For each line below that contains the word "configuration", return that line.
***** Data provided *****
==> src/peak_if.sv <==
// Purpose: Carries phase magnitudes to a peak tracker and back.
// Assumes: Three phases, 24-bit magnitudes.
// Notes: One instance per channel.
`timescale 1ns/1ps
`default_nettype none
interface peak_if;
  logic valid; // Sample strobe.
  logic [2:0][23:0] mag; // Absolute value per phase.
  logic [2:0] sel; // Phases taking part.
  logic win_end; // Window boundary pulse.
  logic [23:0] peak; // Published peak.
  logic [2:0] tag; // One-hot phase of the published peak.
  modport src (output valid, mag, sel, win_end, input peak, tag);
  modport trk (input valid, mag, sel, win_end, output peak, tag);
endinterface
`default_nettype wire

==> src/peak_overlevel_top.sv <==
// Purpose: Peak capture and over-level detection on three phases.
// Assumes: Samples and zero-crossing pulses are synchronous.
// Notes: Registers are reached through a simple register port.
//
// Overview of operation
// - Hold peak magnitudes in low 24 bits.
// - Window counts half cycles from zero crossings.
// - Mode bits 4:2 enable phases A, B, C.
// - All selected phases advance the window count.
// - Bits 26:24 hold one-hot peak phase.
// - Peak published at window end, then held.
// - Current window end sets status bit 23.
// - Voltage window end sets status bit 24.
// - Write one clears peak flags; zero keeps.
// - Window length write restarts the counter if a phase is selected.
// - Magnitude strictly above limit flags event.
// - Voltage excess sets bit 18, phase bits.
// - Clearing bit 18 clears bits 11:9.
// - Current excess sets bit 17, phase bits.
// - Clearing bit 17 clears bits 5:3.
// - Limit at full scale never detects.
// - Limit of zero detects on every valid sample.
// - Limits read back zero-padded to 32 bits.
`timescale 1ns/1ps
`default_nettype none
module peak_overlevel_top (
  // Clock and reset.
  input wire logic core_clk,
  input wire logic rst_b,
  // Register port.
  input wire logic reg_wr,
  input wire logic reg_rd,
  input wire logic [15:0] reg_addr,
  input wire logic [31:0] reg_wdata,
  output logic [31:0] reg_rdata,
  // Sample stream and zero crossings.
  input wire logic smp_valid,
  input wire logic [2:0][23:0] cur_smp,
  input wire logic [2:0][23:0] vol_smp,
  input wire logic [2:0] zx_pulse,
  // Interrupt.
  output logic interrupt_out_n
);
  // ************************************************************
  // Reset release.
  // ************************************************************
  logic rst_meta_b_r; // First stage of the release.
  logic rst_sync_b; // Released reset used everywhere else.

  // Assert at once, release after two clock edges.
  always_ff @(posedge core_clk or negedge rst_b) begin
    if (!rst_b) begin
      rst_meta_b_r <= 1'b0;
      rst_sync_b <= 1'b0;
    end else begin
      rst_meta_b_r <= 1'b1;
      rst_sync_b <= rst_meta_b_r;
    end
  end

  // ************************************************************
  // Register write decode.
  // ************************************************************
  logic [23:0] cur_lim_r; // Current limit level.
  logic [23:0] vol_lim_r; // Voltage limit level.
  logic [7:0] mode_r; // Measure mode configuration.
  logic [7:0] win_len_r; // Peak window length in half cycles.
  logic [3:0] en_r; // Enables for bits 17, 18, 23, 24.
  logic [2:0] phase_select_field; // Phases in peak measurement.
  logic win_wr; // Write to the window length.
  logic flag_wr; // Write to the event flags.

  assign win_wr = reg_wr && reg_addr == peak_pkg::WIN_LEN_OFS;
  assign flag_wr = reg_wr && reg_addr == peak_pkg::EVT_FLAGS_OFS;
  // Bits 4:2 of the mode choose phases A, B and C.
  assign phase_select_field = mode_r[peak_pkg::SEL_LSB +: 3];

  // Store the writable configuration registers.
  always_ff @(posedge core_clk or negedge rst_sync_b) begin
    if (!rst_sync_b) begin
      cur_lim_r <= peak_pkg::LIM_RST;
      vol_lim_r <= peak_pkg::LIM_RST;
      mode_r <= peak_pkg::MODE_RST;
      win_len_r <= peak_pkg::WIN_RST;
      en_r <= peak_pkg::EN_RST;
    end else if (reg_wr) begin
      case (reg_addr)
        peak_pkg::CUR_LIM_OFS: cur_lim_r <= reg_wdata[23:0];
        peak_pkg::VOL_LIM_OFS: vol_lim_r <= reg_wdata[23:0];
        peak_pkg::MODE_OFS: mode_r <= reg_wdata[7:0];
        peak_pkg::WIN_LEN_OFS: win_len_r <= reg_wdata[7:0];
        peak_pkg::EVT_EN_OFS: begin
          en_r <= {reg_wdata[peak_pkg::VWIN_BIT],
                   reg_wdata[peak_pkg::CWIN_BIT],
                   reg_wdata[peak_pkg::HV_BIT],
                   reg_wdata[peak_pkg::HC_BIT]};
        end
        // Other offsets store nothing.
        default: ;
      endcase
    end
  end

  // ************************************************************
  // Per-phase magnitude and limit compare.
  // ************************************************************
  logic [2:0][23:0] cur_mag; // Current magnitudes.
  logic [2:0][23:0] vol_mag; // Voltage magnitudes.
  logic [2:0] hc_hit; // Current excess per phase.
  logic [2:0] hv_hit; // Voltage excess per phase.

  for (genvar g = 0; g < 3; g++) begin : g_ph
    // Two's complement magnitude of the signed sample.
    assign cur_mag[g] = cur_smp[g][23] ? -cur_smp[g] : cur_smp[g];
    assign vol_mag[g] = vol_smp[g][23] ? -vol_smp[g] : vol_smp[g];
    // Zero limit fires on every valid sample; full scale never fires.
    assign hc_hit[g] = smp_valid && (cur_lim_r == '0 ||
      (cur_lim_r < peak_pkg::FULL_SCALE &&
       cur_mag[g] > cur_lim_r));
    assign hv_hit[g] = smp_valid && (vol_lim_r == '0 ||
      (vol_lim_r < peak_pkg::FULL_SCALE &&
       vol_mag[g] > vol_lim_r));
  end

  // ************************************************************
  // Half-cycle counter and window boundary.
  // ************************************************************
  logic [8:0] zc_cnt_r; // Half cycles seen in this window.
  logic [1:0] zx_add; // Selected crossings this cycle.
  logic [8:0] cnt_sum; // Count including this cycle.
  logic win_end; // One-cycle window boundary.
  logic [2:0] zx_sel; // Crossings of selected phases.

  assign zx_sel = zx_pulse & phase_select_field;
  assign zx_add = 2'(zx_sel[0]) + 2'(zx_sel[1]) + 2'(zx_sel[2]);
  assign cnt_sum = zc_cnt_r + 9'(zx_add);
  // A zero length keeps the window open forever.
  assign win_end = win_len_r != '0 &&
                   cnt_sum >= {1'b0, win_len_r};

  // The counter always runs; a length write restarts it when a phase is selected.
  always_ff @(posedge core_clk or negedge rst_sync_b) begin
    if (!rst_sync_b) begin
      zc_cnt_r <= '0;
    end else if (win_wr && phase_select_field != '0) begin
      zc_cnt_r <= '0;
    end else if (win_end) begin
      zc_cnt_r <= '0;
    end else begin
      zc_cnt_r <= cnt_sum;
    end
  end

  // ************************************************************
  // Peak trackers.
  // ************************************************************
  peak_if cur_pk ();
  peak_if vol_pk ();

  assign cur_pk.valid = smp_valid;
  assign cur_pk.mag = cur_mag;
  assign cur_pk.sel = phase_select_field;
  assign cur_pk.win_end = win_end;
  assign vol_pk.valid = smp_valid;
  assign vol_pk.mag = vol_mag;
  assign vol_pk.sel = phase_select_field;
  assign vol_pk.win_end = win_end;

  // Current channel maximum.
  peak_tracker u_cur (
    .core_clk (core_clk),
    .rst_sync_b (rst_sync_b),
    .pk (cur_pk.trk)
  );

  // Voltage channel maximum.
  peak_tracker u_vol (
    .core_clk (core_clk),
    .rst_sync_b (rst_sync_b),
    .pk (vol_pk.trk)
  );

  // ************************************************************
  // Event flags.
  // ************************************************************
  logic current_window_done_flag; // Status bit 23.
  logic voltage_window_done_flag; // Status bit 24.
  logic high_current_flag; // Status bit 17.
  logic high_voltage_flag; // Status bit 18.
  logic [2:0] high_current_phase_bits; // Phase bits 5:3.
  logic [2:0] high_voltage_phase_bits; // Phase bits 11:9.
  logic clr_cwin; // Clear request for bit 23.
  logic clr_vwin; // Clear request for bit 24.
  logic clr_hc; // Clear request for bit 17.
  logic clr_hv; // Clear request for bit 18.

  assign clr_cwin = flag_wr && reg_wdata[peak_pkg::CWIN_BIT];
  assign clr_vwin = flag_wr && reg_wdata[peak_pkg::VWIN_BIT];
  assign clr_hc = flag_wr && reg_wdata[peak_pkg::HC_BIT];
  assign clr_hv = flag_wr && reg_wdata[peak_pkg::HV_BIT];

  // Window flags; a new boundary wins over a clear.
  always_ff @(posedge core_clk or negedge rst_sync_b) begin
    if (!rst_sync_b) begin
      current_window_done_flag <= 1'b0;
      voltage_window_done_flag <= 1'b0;
    end else begin
      current_window_done_flag <= win_end ||
        (current_window_done_flag && !clr_cwin);
      voltage_window_done_flag <= win_end ||
        (voltage_window_done_flag && !clr_vwin);
    end
  end

  // Excess flags and phase bits clear together.
  always_ff @(posedge core_clk or negedge rst_sync_b) begin
    if (!rst_sync_b) begin
      high_current_flag <= 1'b0;
      high_voltage_flag <= 1'b0;
      high_current_phase_bits <= '0;
      high_voltage_phase_bits <= '0;
    end else begin
      high_current_flag <= (|hc_hit) ||
        (high_current_flag && !clr_hc);
      high_current_phase_bits <= hc_hit |
        (high_current_phase_bits & {3{!clr_hc}});
      high_voltage_flag <= (|hv_hit) ||
        (high_voltage_flag && !clr_hv);
      high_voltage_phase_bits <= hv_hit |
        (high_voltage_phase_bits & {3{!clr_hv}});
    end
  end

  // ************************************************************
  // Status words, read port and interrupt.
  // ************************************************************
  logic [31:0] st_word; // Event flags as read.
  logic [31:0] en_word; // Enables as read.
  logic [15:0] ph_word; // Phase flags as read.

  // Place flags and enables at their bit positions.
  always_comb begin
    st_word = '0;
    en_word = '0;
    ph_word = '0;
    st_word[peak_pkg::HC_BIT] = high_current_flag;
    st_word[peak_pkg::HV_BIT] = high_voltage_flag;
    st_word[peak_pkg::CWIN_BIT] = current_window_done_flag;
    st_word[peak_pkg::VWIN_BIT] = voltage_window_done_flag;
    en_word[peak_pkg::HC_BIT] = en_r[0];
    en_word[peak_pkg::HV_BIT] = en_r[1];
    en_word[peak_pkg::CWIN_BIT] = en_r[2];
    en_word[peak_pkg::VWIN_BIT] = en_r[3];
    ph_word[peak_pkg::HC_PH_LSB +: 3] = high_current_phase_bits;
    ph_word[peak_pkg::HV_PH_LSB +: 3] = high_voltage_phase_bits;
  end

  // Registered read data; unmapped offsets read zero.
  always_ff @(posedge core_clk or negedge rst_sync_b) begin
    if (!rst_sync_b) begin
      reg_rdata <= '0;
    end else if (reg_rd) begin
      case (reg_addr)
        peak_pkg::PEAK_CUR_OFS:
          reg_rdata <= {5'h0, cur_pk.tag, cur_pk.peak};
        peak_pkg::PEAK_VOL_OFS:
          reg_rdata <= {5'h0, vol_pk.tag, vol_pk.peak};
        peak_pkg::CUR_LIM_OFS:
          reg_rdata <= {8'h00, cur_lim_r};
        peak_pkg::VOL_LIM_OFS:
          reg_rdata <= {8'h00, vol_lim_r};
        peak_pkg::PHASE_FLAGS_OFS: reg_rdata <= {16'h0000, ph_word};
        peak_pkg::MODE_OFS: reg_rdata <= {24'h00_0000, mode_r};
        peak_pkg::WIN_LEN_OFS: reg_rdata <= {24'h00_0000, win_len_r};
        peak_pkg::EVT_FLAGS_OFS: reg_rdata <= st_word;
        peak_pkg::EVT_EN_OFS: reg_rdata <= en_word;
        default: reg_rdata <= '0;
      endcase
    end
  end

  // Interrupt is low while any enabled flag stands.
  always_ff @(posedge core_clk or negedge rst_sync_b) begin
    if (!rst_sync_b) begin
      interrupt_out_n <= 1'b1;
    end else begin
      interrupt_out_n <= ~|(st_word & en_word);
    end
  end
endmodule // peak_overlevel_top
`default_nettype wire

==> src/peak_tracker.sv <==
// Purpose: Running maximum over one window for one channel.
// Assumes: Reset is already synchronised.
// Notes: Result is published on the window boundary pulse.
`timescale 1ns/1ps
`default_nettype none
module peak_tracker (
  // Clock and reset.
  input wire logic core_clk,
  input wire logic rst_sync_b,
  // Channel link.
  peak_if.trk pk
);
  logic [23:0] run_r; // Running maximum of this window.
  logic [2:0] run_tag_r; // Phase of the running maximum.
  logic [23:0] best; // Maximum including this cycle.
  logic [2:0] best_tag; // Phase of that maximum.

  // Fold the selected phases of this sample into the maximum.
  always_comb begin
    best = run_r;
    best_tag = run_tag_r;
    for (int i = 0; i < 3; i++) begin
      if (pk.valid && pk.sel[i] && pk.mag[i] > best) begin
        best = pk.mag[i];
        // A whole one-hot word drops the older phase bit.
        best_tag = '0;
        best_tag[i] = 1'b1;
      end
    end
  end

  // Publish at the boundary and restart the running maximum.
  always_ff @(posedge core_clk or negedge rst_sync_b) begin
    if (!rst_sync_b) begin
      run_r <= '0;
      run_tag_r <= '0;
      pk.peak <= '0;
      pk.tag <= '0;
    end else if (pk.win_end) begin
      pk.peak <= best;
      pk.tag <= best_tag;
      run_r <= '0;
      run_tag_r <= '0;
    end else begin
      run_r <= best;
      run_tag_r <= best_tag;
    end
  end
endmodule // peak_tracker
`default_nettype wire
*****
[Your solution]
  logic [7:0] mode_r; // Measure mode configuration.
  // Store the writable configuration registers.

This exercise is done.